About 50 people, many of them USF St. Pete students, attended Eyre’s talk where he dropped details about reporting his three prize winning stories in Harbor Hall on the USF St. Pete campus.
For the past six years, Eyre has written about the drug abuse epidemics in rural West Virginia, ranging from methamphetamines to heroin and fentanyl more recently.
“West Virginia has the highest (drug) overdose death rate in the nation,” Eyre said. “And the numbers continue to climb.”
His early stories were mostly small ones reporting overdose deaths and other issues related to the epidemic. but after some time, he “wanted to get more at the why, the causes and the costs to the state.”

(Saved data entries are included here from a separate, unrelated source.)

$ cat src/rtl/ygr_xfer_fifo.sv
// Bidirectional transfer FIFO for the CD block host interface.
// Side A = SCU host port, side B = SH-2 port with DMA burst request (DREQ_N/DACK).
module ygr_xfer_fifo #(
  parameter int unsigned W     = 16,
  parameter int unsigned DEPTH = 8,
  parameter int unsigned BURST = 4
) (
  input  logic                       CLK,
  input  logic                       RST_N,
  input  logic                       CTRL_WR,
  input  logic [2:0]                 CTRL_DI,
  input  logic                       A_WR,
  input  logic                       A_RD,
  input  logic [W-1:0]               A_DI,
  output logic [W-1:0]               A_DO,
  input  logic                       B_WR,
  input  logic                       B_RD,
  input  logic [W-1:0]               B_DI,
  output logic [W-1:0]               B_DO,
  input  logic                       DACK,
  output logic                       DREQ_N,
  output logic [$clog2(DEPTH):0]     LEVEL,
  output logic                       FULL,
  output logic                       EMPTY,
  output logic                       OVF,
  output logic                       UNF
);

  localparam int unsigned AW = $clog2(DEPTH);
  localparam int unsigned LW = AW + 1;
  localparam logic [LW-1:0] DEPTH_L = LW'(DEPTH);
  localparam logic [LW-1:0] BURST_L = LW'(BURST);
  localparam logic [LW-1:0] LAST_BEAT = LW'(BURST - 1);

  typedef enum logic [1:0] {ST_IDLE, ST_REQ, ST_GAP} state_t;

  logic [W-1:0]  mem [DEPTH];
  logic [AW-1:0] wptr, rptr;
  logic [LW-1:0] level;
  logic [LW-1:0] beat_cnt;
  logic          dir, en;
  logic          ovf, unf;
  logic [W-1:0]  a_do, b_do;
  logic          dreq_n;
  state_t        state;

  logic          data_ok, wr_req, rd_req, rd_ok, wr_ok, beat, burst_ready, fsm_kill;
  logic [W-1:0]  wr_data;

  // CTRL_WR wins over data strobes in the same cycle; only the active pair is decoded.
  always_comb begin
    data_ok     = en & ~CTRL_WR;
    wr_req      = data_ok & (dir ? A_WR : B_WR);
    rd_req      = data_ok & (dir ? B_RD : A_RD);
    rd_ok       = rd_req & (level != '0);
    wr_ok       = wr_req & ((level != DEPTH_L) | rd_ok);
    beat        = data_ok & DACK & (dir ? B_RD : B_WR);
    wr_data     = dir ? A_DI : B_DI;
    burst_ready = dir ? (level >= BURST_L) : ((DEPTH_L - level) >= BURST_L);
    fsm_kill    = CTRL_WR & (CTRL_DI[1] | (CTRL_DI[0] != dir));
  end

  always_ff @(posedge CLK) begin
    if (wr_ok) mem[wptr] <= wr_data;
  end

  always_ff @(posedge CLK or negedge RST_N) begin
    if (!RST_N) begin
      wptr  <= '0;
      rptr  <= '0;
      level <= '0;
      ovf   <= 1'b0;
      unf   <= 1'b0;
      a_do  <= '0;
      b_do  <= '0;
      dir   <= 1'b0;
      en    <= 1'b0;
    end else begin
      if (wr_ok) wptr <= wptr + 1'b1;
      if (rd_ok) begin
        rptr <= rptr + 1'b1;
        if (dir) b_do <= mem[rptr];
        else     a_do <= mem[rptr];
      end
      if (wr_req && !wr_ok) ovf <= 1'b1;
      if (rd_req && !rd_ok) unf <= 1'b1;
      case ({wr_ok, rd_ok})
        2'b10:   level <= level + 1'b1;
        2'b01:   level <= level - 1'b1;
        default: level <= level;
      endcase
      if (CTRL_WR) begin
        dir <= CTRL_DI[0];
        en  <= CTRL_DI[2];
        if (CTRL_DI[1]) begin
          wptr  <= '0;
          rptr  <= '0;
          level <= '0;
          ovf   <= 1'b0;
          unf   <= 1'b0;
        end
      end
    end
  end

  // Burst pacing: DREQ_N is low exactly while in REQ; GAP forces a high cycle between bursts.
  always_ff @(posedge CLK or negedge RST_N) begin
    if (!RST_N) begin
      state    <= ST_IDLE;
      beat_cnt <= '0;
      dreq_n   <= 1'b1;
    end else if (fsm_kill) begin
      state    <= ST_IDLE;
      beat_cnt <= '0;
      dreq_n   <= 1'b1;
    end else begin
      case (state)
        ST_IDLE: begin
          if (en && burst_ready) begin
            state    <= ST_REQ;
            dreq_n   <= 1'b0;
            beat_cnt <= '0;
          end
        end
        ST_REQ: begin
          if (!en) begin
            state  <= ST_IDLE;
            dreq_n <= 1'b1;
          end else if (beat) begin
            if (beat_cnt == LAST_BEAT) begin
              state    <= ST_GAP;
              dreq_n   <= 1'b1;
              beat_cnt <= '0;
            end else begin
              beat_cnt <= beat_cnt + 1'b1;
            end
          end
        end
        ST_GAP: begin
          state <= ST_IDLE;
        end
        default: begin
          state  <= ST_IDLE;
          dreq_n <= 1'b1;
        end
      endcase
    end
  end

  assign A_DO   = a_do;
  assign B_DO   = b_do;
  assign DREQ_N = dreq_n;
  assign LEVEL  = level;
  assign FULL   = (level == DEPTH_L);
  assign EMPTY  = (level == '0);
  assign OVF    = ovf;
  assign UNF    = unf;

endmodule
$ cat config.mk
export PLATFORM = sky130hd
export DESIGN_NAME = ygr_xfer_fifo
export DESIGN_NICKNAME = d
export VERILOG_FILES = /design/src/rtl/ygr_xfer_fifo.sv
export SDC_FILE = /design/constraint.sdc
export NUM_CORES = 1
export LEC_CHECK = 0
export ABC_AREA = 0
export CAP_MARGIN = 20
export CORE_MARGIN = 4
export CORE_UTILIZATION = 58
export CTS_BUF_LIST = sky130_fd_sc_hd__clkbuf_8
export DETAILED_ROUTE_END_ITERATION = 16
export MAX_ROUTING_LAYER = met4
export PLACE_DENSITY = 0.82
export REMOVE_ABC_BUFFERS = 1
export SLEW_MARGIN = 30
export SYNTH_ARGS = -nofsm -noshare
export SYNTH_HDL_FRONTEND = slang
export SYNTH_SLANG_ARGS = --single-unit
$ cat constraint.sdc
create_clock -name CLK -period 3.04 [get_ports CLK]
set_input_delay 0.608 -clock CLK [delete_from_list [all_inputs] [get_ports CLK]]
set_output_delay 0.608 -clock CLK [all_outputs]
set_load 0.05 [all_outputs]
==> flow_summary.toml, run 1 <==
[critical_path]
slowest_stage = "clkdlybuf4s50_1"
worst_r2r_path_depth = 10
cp.depth = 3
worst_setup_path_start_kind = "register"
rrSetupSlack_ns = 0.49
worstPathCellList = "nor4_4, buf_4, clkdlybuf4s50_1"
crit_fanout = 11
r2r_end = "LEVEL[2]$_DFF_PN0_"
cp-end-kind = "output port"
crit_family = "buffers and inverters"
path_buf_inv = 2
critical_path_arrival_ns = 2.31
worstSetupStartpoint = "LEVEL[2]$_DFF_PN0_"
cp.required_ns = 2.43
worstReg2RegStart = "LEVEL[2]$_DFF_PN0_"
slowest_delay_ns = 0.82
cp-endpoint = "EMPTY"
crit_type = "register to output port"

[clocking]
cts_max_path_buffers = 2
cts_tree = "yes"
cts_buffers = 17
cts.clk_slew.worst_paths_ns = 0.09
insertion_delay_ns = 0.45
htree_levels = 4
cts_setup_buffers = 0
clkSinkCount = 181
cts_root_buffer = "clkbuf_8"

[logic_synthesis]
synth.avg_cell_area_sq_um = 16.9
synth_top_family_by_area = "multiplexers"
synthAdderAreaFrac_pct = 0.992
synth-simple-area-share_pct = 7.26
synth-compound-area-share_pct = 5.31
yosys_warnings = 0
ys_seq_area_share_pct = 68.3
ys_ff_latch = 181
synth_xor_area_share_pct = 0.810
yosysUniqueCellTypes = 56
synthMuxAreaShare_pct = 15.1
synth_cells = 449
syn_area_sq_um = 7570

[die]
ios = 84
start_util_pct = 59.7
die_h_microns = 122
dieArea_sq_um = 14900
rows = 41
coreArea_sq_um = 12700
die_w_microns = 122

[layout]
drive_above_1_share_pct = 23.2
final_area_sq_um = 9050
area_growth_pct = 19.7
layout.nets = 604
final_common_cell = "edfxtp_1"
instances_no_fill = 740
antenna_cells = 0
final_cell_mix = "edfxtp_1, clkdlybuf4s50_1, dfrtp_1"

[global_routing]
antenna_found_initial = 0
grt_usage_pct = 23.0
grt_max_degree = 54
grt_pass1_wl_mm = 24.4
overflow = 0
grt_pass1_vias = 4525

[placed_design]
place_hpwl_mm = 10.4
port_buffers = 83
gp_congestion = 0.803
dp.cells = 708
place_area_sq_um = 8700

[timing]
fin_setup_tns_ns = 0
maxSlewViolCount = 0
rsz0062_at_grt = "false"
max_slew_margin_pct = 52.0
finalHoldWorstSlack_ns = 0.306
finalHoldViolCount = 0
period_minus_slack_ns = 2.92
clock_skew_ns = 0.0191
worst_slew_pin_slew_ns = 0.720
max_clock_freq_ghz = 0.342
setup-violations-final = 0
layout_worst_path_cycle_share_pct = 96.1

[detailed_routing]
antenna_left = 0
routed_wl_mm = 15.5
drtIter0Drc = 478
firstDrtPassIters = 5
wl_per_cell_microns = 20.9
drc = 0
vias = 4311
via_per_inst = 5.83

[run]
maxCapViolations = 0

[power]
p_total_mw = 6.80
p_leak_nw = 3.19
power.density_nw_per_um2 = 751
irDropWorstVdd_mv = 0.500

[outcome]
status = "completed"

[min_path]
holdCritPathClass = "primary input to asynchronous set/reset pin"
[flip-flops by register name, indices dropped and copies added, names as in the netlist, 2 cells and up]
name,count
A_DO,16
beat_cnt,4
mem,128
rptr,3
state,2
LEVEL,4
wptr,3
B_DO,16
[layout make-up]
cell class                 count  area (sq um)
clock buffer                  18           248
clock inverter                14           108
fill                         806          3620
inverter                       3          11.3
multi-input combinational    241          2250
sequential                   181          5170
tap                          172           215
timing repair buffer         111          1050
[layer usage]
layer	GRT usage, %	routed length (microns)	vias to the layer above
met3	4.70	890	26
met4	7.70	233	0
met2	37.9	8010	169
li1	-	-	1946
met1	29.1	6320	2170
met5	-	0	-
[cells by family after synthesis]
logic type / count (synthesis)
buffers and inverters: 27
xor gates and xnor gates: 7
AOI/OAI and AO/OA: 65
muxes: 72
adders and majority gates: 6
DFF: 181
and+or+nand+nor: 91
[where the power goes]
group	switching, mW	leakage, nW	internal, mW	total (mW)
combinational	1.35	1.16	0.832	2.18
sequential	0.216	1.84	2.92	3.14
clock	0.815	0.185	0.661	1.48
[repair_timing]
action | CTS | global route
hold buffers | 0 | 0
setup endpoints to repair | 0 | 1
gates resized for setup | 0 | 1
[worst min-delay path by stage]
stage                         start              endpoint  depth (start not counted)
3_3_place_gp   B_DO[11]$_DFFE_PN0P_  B_DO[11]$_DFFE_PN0P_                          2
5_1_grt                       RST_N   A_DO[2]$_DFFE_PN0P_                          2
6_report                      RST_N   A_DO[2]$_DFFE_PN0P_                          2
3_5_place_dp   B_DO[11]$_DFFE_PN0P_  B_DO[11]$_DFFE_PN0P_                          2
4_1_cts                       RST_N    LEVEL[0]$_DFF_PN0_                          2
2_1_floorplan                 RST_N   A_DO[0]$_DFFE_PN0P_                          0
[metrics by stage]
stage | setup WS (ns) | utilization [%]
3_5_place_dp | 0.0321 | 68.6
6_report | 0.117 | 71.5
4_1_cts | 0.0193 | 71.4
5_1_grt | 0.00372 | 71.5
3_3_place_gp | 0.127 | 68.6
2_1_floorplan | -0.206 | -
[cell usage after synthesis, drive strengths merged]
cell type  number  share of area [%]
a21oi          27                1.8
xor2            5               0.58
o21ai          23                1.5
o21ba           1               0.13
a2111o          1               0.15
and3b           1               0.12
edfxtp        128                 51
a22o            1               0.12
o31a            1               0.12
nor4b           3               0.55
a2111oi         2               0.40
a221oi          1               0.12
nor3b           6               0.86
or3b            2               0.23
xnor2           2               0.23
inv             3               0.15
nand4           1              0.083
nor4            3               0.73
o22ai           1              0.083
a31oi           1              0.083
dfstp           1               0.35
o32ai           1               0.12
or3             2               0.17
a211o           1               0.13
nor2b           3               0.25
nand3b          2               0.20
mux2           17                2.5
nand2          27                1.4
nand4b          3               0.43
nand2b          4               0.40
nor2           28                1.4
ha              6               0.99
nor3            4               0.33
buf            18                1.7
mux4           32                9.5
and2            2               0.17
mux2i          23                3.1
clkbuf          6               0.31
a211oi          3               0.46
o21a            1              0.099
dfrtp          52                 17
(Power assumes the default switching activity.)
==> run 2: changes to the inputs <==
--- a/config.mk
+++ b/config.mk
@@ -8,11 +8,10 @@
 export ABC_AREA = 0
 export CAP_MARGIN = 20
 export CORE_MARGIN = 4
-export CORE_UTILIZATION = 58
+export CORE_UTILIZATION = 44
 export CTS_BUF_LIST = sky130_fd_sc_hd__clkbuf_8
 export DETAILED_ROUTE_END_ITERATION = 16
 export MAX_ROUTING_LAYER = met4
-export PLACE_DENSITY = 0.82
 export REMOVE_ABC_BUFFERS = 1
 export SLEW_MARGIN = 30
 export SYNTH_ARGS = -nofsm -noshare
==> run 2 against run 1 <==
  * Non-clock buffer count grew 6
  * Sequential power is essentially flat
  * First-iteration DRC count shrank 38%
  * Power grew 0.86%
  * Combinational power is essentially flat
  * Cell count grew 7.3%
  * Sequential share of layout area shrank 0.88 points
  * Clock skew shrank 0.0075 ns
  * Count of clock-buffer cells in the layout shrank 1
  * Core utilization shrank 16 points
  * Hold slack lost 0.19 ns
==> flow_summary.toml, run 2 (synthesis results as in run 1) <==
[detailed_routing]
drtIter0Drc = 296
vias = 4202
firstDrtPassIters = 4
wl_per_cell_microns = 19.4
drc = 0
via_per_inst = 5.29
routed_wl_mm = 15.4
antenna_left = 0

[power]
p_leak_nw = 3.21
p_total_mw = 6.85
power.density_nw_per_um2 = 745
irDropWorstVdd_mv = 0.420

[clocking]
insertion_delay_ns = 0.46
cts_max_path_buffers = 2
clkSinkCount = 181
cts_root_buffer = "clkbuf_8"
cts.clk_slew.worst_paths_ns = 0.09
htree_levels = 4
cts_buffers = 17
cts_tree = "yes"

[critical_path]
cp-endpoint = "EMPTY"
crit_fanout = 11
crit_family = "buffers and inverters"
slowest_delay_ns = 0.81
r2r_end = "LEVEL[3]$_DFF_PN0_"
critical_path_arrival_ns = 2.30
worstSetupStartpoint = "LEVEL[2]$_DFF_PN0_"
slowest_stage = "clkdlybuf4s50_1"
worst_r2r_path_depth = 9
cp.depth = 3
crit_type = "register to output port"
rrSetupSlack_ns = 0.54
worstReg2RegStart = "LEVEL[2]$_DFF_PN0_"
worstPathCellList = "nor4_4, buf_4, clkdlybuf4s50_1"
path_buf_inv = 2
cp.required_ns = 2.43
worst_setup_path_start_kind = "register"
cp-end-kind = "output port"

[layout]
final_cell_mix = "edfxtp_1, clkdlybuf4s50_1, dfrtp_1"
top_register = "mem"
area_growth_pct = 21.5
drive_above_1_share_pct = 23.7
instances_no_fill = 794
final_common_cell = "edfxtp_1"
largest_reg_flops = 128
layout.nets = 610
fin_util_pct = 55.1
antenna_cells = 0

[global_routing]
grt_usage_pct = 17.2
grt_pass1_vias = 4423
antenna_found_initial = 0
grt_max_degree = 35
overflow = 0
grt_pass1_wl_mm = 24.8

[timing]
setup-violations-final = 0
finalHoldViolCount = 0
clock_skew_ns = 0.0115
period_minus_slack_ns = 2.91
max_clock_freq_ghz = 0.343
maxSlewViolCount = 0
fin_setup_tns_ns = 0
finalHoldWorstSlack_ns = 0.113
rsz0062_at_grt = "false"
worst_slew_pin_slew_ns = 0.695
max_slew_margin_pct = 53.7
layout_worst_path_cycle_share_pct = 95.8

[placed_design]
place_hpwl_mm = 10.6
gp_congestion = 0.765
dp.cells = 762
port_buffers = 83

[die]
rows = 47
start_util_pct = 45.3
die_h_microns = 139
ios = 84
dieArea_sq_um = 19400
coreArea_sq_um = 16700
die_w_microns = 139

[run]
maxCapViolations = 0

[outcome]
status = "completed"

[min_path]
holdCritPathClass = "primary input to asynchronous set/reset pin"
==> run 2: cell count changes in the layout (fill, tap and decap cells not counted), moves of 2 or more <==
| cell | delta |
|---|---|
| nor3b_4 | +4 |
| nor3b_2 | -4 |
| buf_4 | +6 |
| clkinv_2 | -2 |
==> run 2: metrics by stage <==
stage,setup WS [ns],area [sq um]
6_report,0.128,9200
5_1_grt,0.0207,9200
4_1_cts,0.0832,9200
3_5_place_dp,0.117,8830
3_3_place_gp,0.143,8830
2_1_floorplan,-0.206,7420
==> run 2: layout make-up <==
| type | count | area [sq um] |
|---|---|---|
| Fill cell | 1329 | 7510 |
| Clock inverter | 15 | 136 |
| Timing Repair Buffer | 117 | 1090 |
| Clock buffer | 17 | 234 |
| Tap cell | 220 | 275 |
| Inverter | 3 | 11.3 |
| Multi-Input combinational cell | 241 | 2270 |
| Sequential cell | 181 | 5170 |
==> run 2: repair_timing <==
action                     in CTS  in global routing
resized for setup               1                  0
hold buffers                    0                  0
hold endpoints to repair        0                  0
setup endpoints to repair       1                  0
buffers inserted                0                  0
==> run 2: how the worst min path moves through the flow <==
stage | start | endpoint | slack, ns | cells after the start
2_1_floorplan | RST_N | A_DO[0]$_DFFE_PN0P_ | 0.31 | 0
3_3_place_gp | B_DO[11]$_DFFE_PN0P_ | B_DO[11]$_DFFE_PN0P_ | 0.46 | 2
3_5_place_dp | B_DO[15]$_DFFE_PN0P_ | B_DO[15]$_DFFE_PN0P_ | 0.47 | 2
4_1_cts | RST_N | beat_cnt[3]$_DFFE_PN0P_ | 0.1 | 1
5_1_grt | RST_N | OVF$_DFF_PN0_ | 0.13 | 1
6_report | RST_N | beat_cnt[3]$_DFFE_PN0P_ | 0.11 | 1
==> run 2: where the power goes <==
part           switching [mW]  internal (mW)
sequential              0.196           2.92
clock                   0.824          0.719
combinational            1.35          0.840
==> run 2: routing by layer <==
layer	wire, microns	part of all wire, %	track usage (%)	vias to the layer above
li1	-	-	-	1965
met1	6830	44	22.5	2133
met2	7720	50	27.6	90
met3	704	4.6	3.79	14
met4	174	1.1	4.94	0
met5	0	0	-	-
==> run 3: changes to the inputs <==
--- a/config.mk
+++ b/config.mk
@@ -6,6 +6,7 @@
 export NUM_CORES = 1
 export LEC_CHECK = 0
 export ABC_AREA = 0
+export ABC_CLOCK_PERIOD_IN_PS = 3040
 export CAP_MARGIN = 20
 export CORE_MARGIN = 4
 export CORE_UTILIZATION = 44
==> results of run 3 <==
The final DEF is identical to that of run 2; final timing and power are the same.
`src/rtl/sminadd_pkg.sv`:
```
// Shared types for the bit-serial minuend reconstruction adder.
package sminadd_pkg;

  typedef enum logic [1:0] {
    IDLE = 2'd0,
    RUN  = 2'd1,
    DONE = 2'd2
  } state_t;

endpackage

```
`src/rtl/full_adder_bit.sv`:
```
// Single-bit combinational full adder used as the serial add cell.
module full_adder_bit (
  input  logic a,
  input  logic b,
  input  logic cin,
  output logic s,
  output logic cout
);

  assign s    = a ^ b ^ cin;
  assign cout = (a & b) | (cin & (a ^ b));

endmodule

```
`src/rtl/serial_minuend_adder.sv`:
```
// Bit-serial A = D + B, LSB first, one bit per clock through a single full-adder cell.
module serial_minuend_adder
  import sminadd_pkg::*;
#(
  parameter int WIDTH = 8,
  parameter int CNT_W = $clog2(WIDTH + 1)
) (
  input  logic             clk,
  input  logic             rst_n,
  input  logic             start,
  input  logic [WIDTH-1:0] diff_in,
  input  logic [WIDTH-1:0] subt_in,
  output logic             busy,
  output logic             done,
  output logic [WIDTH-1:0] sum_out,
  output logic             carry_out
);

  // Handshake: start is taken only when not busy (IDLE or DONE); the operands
  // are captured on that edge. busy stays high for exactly WIDTH cycles, then
  // done pulses for one cycle with sum_out/carry_out already valid.

  localparam logic [CNT_W-1:0] LAST = CNT_W'(WIDTH - 1);

  state_t             state;
  state_t             state_next;
  logic [CNT_W-1:0]   cnt;
  logic [WIDTH-1:0]   a_sr;
  logic [WIDTH-1:0]   b_sr;
  logic [WIDTH-1:0]   s_sr;
  logic               carry_ff;
  logic               s_bit;
  logic               c_bit;
  logic [WIDTH-1:0]   s_shifted;

  full_adder_bit u_fa (
    .a    (a_sr[0]),
    .b    (b_sr[0]),
    .cin  (carry_ff),
    .s    (s_bit),
    .cout (c_bit)
  );

  assign s_shifted = {s_bit, s_sr[WIDTH-1:1]};
  assign busy      = (state == RUN);
  assign done      = (state == DONE);

  always_ff @(posedge clk or negedge rst_n) begin
    if (!rst_n) state <= IDLE;
    else        state <= state_next;
  end

  always_comb begin
    state_next = state;
    case (state)
      IDLE:    if (start) state_next = RUN;
      RUN:     if (cnt == LAST) state_next = DONE;
      DONE:    state_next = start ? RUN : IDLE;
      default: state_next = IDLE;
    endcase
  end

  always_ff @(posedge clk or negedge rst_n) begin
    if (!rst_n) begin
      cnt       <= '0;
      a_sr      <= '0;
      b_sr      <= '0;
      s_sr      <= '0;
      carry_ff  <= 1'b0;
      sum_out   <= '0;
      carry_out <= 1'b0;
    end else begin
      case (state)
        IDLE, DONE: begin
          if (start) begin
            a_sr     <= diff_in;
            b_sr     <= subt_in;
            s_sr     <= '0;
            carry_ff <= 1'b0;
            cnt      <= '0;
          end
        end
        RUN: begin
          a_sr     <= a_sr >> 1;
          b_sr     <= b_sr >> 1;
          s_sr     <= s_shifted;
          carry_ff <= c_bit;
          cnt      <= cnt + CNT_W'(1);
          // Results are published on the same edge that enters DONE.
          if (cnt == LAST) begin
            sum_out   <= s_shifted;
            carry_out <= c_bit;
          end
        end
        default: ;
      endcase
    end
  end

endmodule

```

Then in December 2016, Eyre wrote two pivotal stories on West Virginia’s opioid epidemic in what he dubbed the “Pain Profiteer” series. Published within a day of each other, they detail how three major pharmaceutical companies poured 780 million pain pills (hydrocodone and OxyContin) into West Virginia in six years and how the state’s pharmacy board dropped the ball on investigating suspicious drug order reports.
“I obtained confidential records sent by the U.S. Drug Enforcement Administration (DEA) to our state’s Attorney General office. The records disclosed the number of pain pills sold to every pharmacy in the state and the drug wholesaler’s shipments to all 55 counties in West Virginia. Nobody ever had this information before,” Eyre said.
Before then, the companies tried to keep those damning numbers a secret.
“I kind of got a sense of the issue when we went to court and one of the filings from the drug companies pointed out that... ‘The Gazette should not stick its intrusive journalistic nose in our records’,” Eyre said.
Those two stories, he said, have garnered the most attention in West Virgina and across the country. National outlets like CBS News have done follow-ups to Eyre’s stories.
Eyre earned his master’s degree in mass communication from USF St. Pete in 1998 and interned at the Tampa Bay Times before joining the Charleston Gazette-Mail.
Eyre modestly played down the gravity of winning a Pulitzer Prize when a student asked if it changed his life.
“It’s not the Nobel Prize,” he said.
And where does he keep his prize?
“It’s in a drawer,” he said.
But he admits he was “stunned and shocked” and “walked around in a daze” when he found out he won on April 10th. Five days later, he was featured on NPR’s Weekend Edition Saturday.
“It doesn’t matter if you work at a small newspaper,” Eyre said. “(Whether) writing for a 37,000 circulation (newspaper) like ours or a national publication, any of those, you can do work that has impact.”